Kwanwoo Kim received the B.S. degree in electronic engineering from Kwangwoon University,
Seoul, South Korea in 2021. From 2021 to 2023, he worked at Amkor Technology Korea
as a semiconductor test engineer. He is currently pursuing the M.S. degree in artificial
intelligence semiconductor engineering with Hanyang University, Seoul, South Korea.
His research interests include circuit design for display driver ICs and integrated
temperature sensor systems.
Hojun Kim received the B.S. degree in electronic engineering from Hanyang University,
Seoul, South Korea in 2023 and currently pursuing the Ph.D degree in electronic engineering
with the Hanyang University, Seoul. His research interests include low-power techniques
for analog/mixed-signal integrated circuits, microdisplay driver ICs and focused ultrasound
system design.
Himchan Park (S'14-M'20) was born in Seoul, South Korea, in 1984. He received the
B.S. and M.S. degrees in Electrical Engineering from Sogang University, Seoul, in
2012 and 2014, respectively, and completed Ph.D. coursework there in February 2020.
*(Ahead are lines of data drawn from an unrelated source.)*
$ cat src/rtl/mbx_hostregs.sv
module mbx_hostregs
  import mbx_pkg::*;
#(
  parameter int WORDS = 4,
  localparam int BUF_W = WORDS * REG_W
) (
  input  logic              clk,
  input  logic              rst_n,
  input  logic              wr_en,
  input  logic [MAP_AW-1:0] addr,
  input  logic [REG_W-1:0]  wdata,
  output logic [REG_W-1:0]  src_ptr,
  output logic [REG_W-1:0]  dst_ptr,
  output logic [BUF_W-1:0]  wbuf
);
  always_ff @(posedge clk) begin
    if (!rst_n) begin
      src_ptr <= '0;
      dst_ptr <= '0;
    end else if (wr_en) begin
      if (addr == OFF_SRC) src_ptr <= wdata;
      if (addr == OFF_DST) dst_ptr <= wdata;
    end
  end

  for (genvar k = 0; k < WORDS; k++) begin : g_word
    localparam logic [MAP_AW-1:0] WADDR = OFF_WBUF + MAP_AW'(4 * k);
    always_ff @(posedge clk) begin
      if (!rst_n) wbuf[k*REG_W +: REG_W] <= '0;
      else if (wr_en && addr == WADDR) wbuf[k*REG_W +: REG_W] <= wdata;
    end
  end
endmodule

$ cat src/rtl/mbx_core.sv
module mbx_core
  import mbx_pkg::*;
#(
  parameter int WORDS = 4,
  localparam int BUF_W = WORDS * REG_W
) (
  input  logic              clk,
  input  logic              rst_n,
  input  logic              cmd_wr,
  input  logic              sts_wr,
  input  logic [REG_W-1:0]  wdata,
  input  logic              req_ready,
  input  logic              done_valid,
  input  logic              done_err,
  input  logic [CODE_W-1:0] done_code,
  input  logic [BUF_W-1:0]  done_data,
  output logic [REG_W-1:0]  cmd_q,
  output logic              busy,
  output logic              err,
  output logic [CODE_W-1:0] code,
  output logic              pend,
  output logic              req_valid,
  output logic [BUF_W-1:0]  rbuf
);
  logic cmd_take;
  logic done_take;

  assign cmd_take  = cmd_wr && !busy;
  assign done_take = done_valid && busy && !req_valid;

  always_ff @(posedge clk) begin
    if (!rst_n) begin
      cmd_q     <= '0;
      busy      <= 1'b0;
      err       <= 1'b0;
      code      <= '0;
      req_valid <= 1'b0;
      rbuf      <= '0;
    end else if (cmd_take) begin
      cmd_q     <= wdata;
      busy      <= 1'b1;
      req_valid <= 1'b1;
      err       <= 1'b0;
      code      <= '0;
    end else begin
      if (req_valid && req_ready) req_valid <= 1'b0;
      if (done_take) begin
        busy <= 1'b0;
        err  <= done_err;
        code <= done_err ? done_code : '0;
        rbuf <= done_data;
      end
    end
  end

  always_ff @(posedge clk) begin
    if (!rst_n) pend <= 1'b0;
    else if (done_take && cmd_q[CMD_IRQ_BIT]) pend <= 1'b1;
    else if (sts_wr && wdata[STS_PEND]) pend <= 1'b0;
  end
endmodule

$ cat src/rtl/mbx_payload_mask.sv
module mbx_payload_mask
  import mbx_pkg::*;
#(
  parameter int WORDS = 4,
  localparam int BYTES = WORDS * 4,
  localparam int BUF_W = WORDS * REG_W
) (
  input  logic [BUF_W-1:0]     wbuf,
  input  logic [CMD_LEN_W-1:0] len,
  output logic [BUF_W-1:0]     data
);
  for (genvar b = 0; b < BYTES; b++) begin : g_byte
    assign data[8*b +: 8] = (len > CMD_LEN_W'(b)) ? wbuf[8*b +: 8] : 8'h00;
  end
endmodule

$ cat src/rtl/mbx_rdmux.sv
module mbx_rdmux
  import mbx_pkg::*;
#(
  parameter int WORDS = 4,
  localparam int BUF_W = WORDS * REG_W
) (
  input  logic [MAP_AW-1:0] addr,
  input  logic [REG_W-1:0]  cmd_q,
  input  logic              busy,
  input  logic              err,
  input  logic [CODE_W-1:0] code,
  input  logic              pend,
  input  logic [REG_W-1:0]  src_ptr,
  input  logic [REG_W-1:0]  dst_ptr,
  input  logic [BUF_W-1:0]  wbuf,
  input  logic [BUF_W-1:0]  rbuf,
  output logic [REG_W-1:0]  rdata
);
  logic [REG_W-1:0] sts_word;

  always_comb begin
    sts_word = '0;
    sts_word[STS_BUSY] = busy;
    sts_word[STS_ERR]  = err;
    sts_word[STS_PEND] = pend;
    sts_word[STS_CODE_LSB +: CODE_W] = code;
  end

  always_comb begin
    rdata = '0;
    if (addr == OFF_CMD) rdata = cmd_q;
    if (addr == OFF_STS) rdata = sts_word;
    if (addr == OFF_SRC) rdata = src_ptr;
    if (addr == OFF_DST) rdata = dst_ptr;
    for (int k = 0; k < WORDS; k++) begin
      if (addr == OFF_WBUF + MAP_AW'(4 * k)) rdata = wbuf[k*REG_W +: REG_W];
      if (addr == OFF_RBUF + MAP_AW'(4 * k)) rdata = rbuf[k*REG_W +: REG_W];
    end
  end
endmodule

$ cat src/rtl/host_mailbox.sv
module host_mailbox
  import mbx_pkg::*;
#(
  parameter int WORDS = 4,
  localparam int BUF_W = WORDS * REG_W
) (
  input  logic              clk,
  input  logic              rst_n,
  input  logic              reg_wr,
  input  logic [MAP_AW-1:0] reg_addr,
  input  logic [REG_W-1:0]  reg_wdata,
  output logic [REG_W-1:0]  reg_rdata,
  output logic              req_valid,
  input  logic              req_ready,
  output logic [REG_W-1:0]  req_cmd,
  output logic [REG_W-1:0]  req_src,
  output logic [REG_W-1:0]  req_dst,
  output logic [BUF_W-1:0]  req_data,
  input  logic              done_valid,
  input  logic              done_err,
  input  logic [CODE_W-1:0] done_code,
  input  logic [BUF_W-1:0]  done_data,
  output logic              irq
);
  logic [REG_W-1:0]  cmd_q;
  logic              busy;
  logic              err;
  logic [CODE_W-1:0] code;
  logic              pend;
  logic [BUF_W-1:0]  wbuf;
  logic [BUF_W-1:0]  rbuf;

  mbx_hostregs #(.WORDS(WORDS)) u_regs (
    .clk     (clk),
    .rst_n   (rst_n),
    .wr_en   (reg_wr && !busy),
    .addr    (reg_addr),
    .wdata   (reg_wdata),
    .src_ptr (req_src),
    .dst_ptr (req_dst),
    .wbuf    (wbuf)
  );

  mbx_core #(.WORDS(WORDS)) u_core (
    .clk        (clk),
    .rst_n      (rst_n),
    .cmd_wr     (reg_wr && reg_addr == OFF_CMD),
    .sts_wr     (reg_wr && reg_addr == OFF_STS),
    .wdata      (reg_wdata),
    .req_ready  (req_ready),
    .done_valid (done_valid),
    .done_err   (done_err),
    .done_code  (done_code),
    .done_data  (done_data),
    .cmd_q      (cmd_q),
    .busy       (busy),
    .err        (err),
    .code       (code),
    .pend       (pend),
    .req_valid  (req_valid),
    .rbuf       (rbuf)
  );

  mbx_payload_mask #(.WORDS(WORDS)) u_mask (
    .wbuf (wbuf),
    .len  (cmd_q[CMD_LEN_LSB +: CMD_LEN_W]),
    .data (req_data)
  );

  mbx_rdmux #(.WORDS(WORDS)) u_rd (
    .addr    (reg_addr),
    .cmd_q   (cmd_q),
    .busy    (busy),
    .err     (err),
    .code    (code),
    .pend    (pend),
    .src_ptr (req_src),
    .dst_ptr (req_dst),
    .wbuf    (wbuf),
    .rbuf    (rbuf),
    .rdata   (reg_rdata)
  );

  assign req_cmd = cmd_q;
  assign irq     = pend;
endmodule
In March 2020, he joined the Device Solutions Department of Samsung Electronics, Hwaseong,
where he is now a Staff Analog Circuit Design Engineer. Over the past six years he
has led the design of band-gap reference (BGR) circuits, temperature sensors, and
PVT sensors across successive 14 nm to 2 nm FinFET, gate-all-around (GAA) MBCFET,
and BSPDN GAA MBCFET processes.
Jun-Hyeok Yang received the B.S. degree from Kyungpook National University, Daegu,
South Korea, in 2007, and the M.S. and Ph.D. degrees in electrical engineering from
the Korea Advanced Institute of Science and Technology (KAIST), Daejeon, South Korea,
in 2009 and 2013, respectively. Since 2013, he has joined Samsung Electronics in Hwaseong-si,
South Korea. Presently, he holds the position of Project Leader within the Analog
IP Design Group, where he is responsible for developing power management circuits,
thermal sensors, and PLLs.
Jaemyung Lim received the bachelor's degree in electrical and computer engineering
from Hanyang University, Seoul, South Korea, and the M.S. and Ph.D. degrees in electrical
and computer engineering from Georgia Tech, Atlanta, GA, USA. He worked at Apple Inc.
as a custom circuit designer for application processors during 2017 - 2022. He is
an assistant professor at the Department of Electronic Engineering at Hanyang University,
Seoul, South Korea. His research interests have been in Power management IC, circuit
design automation, and Display driver IC.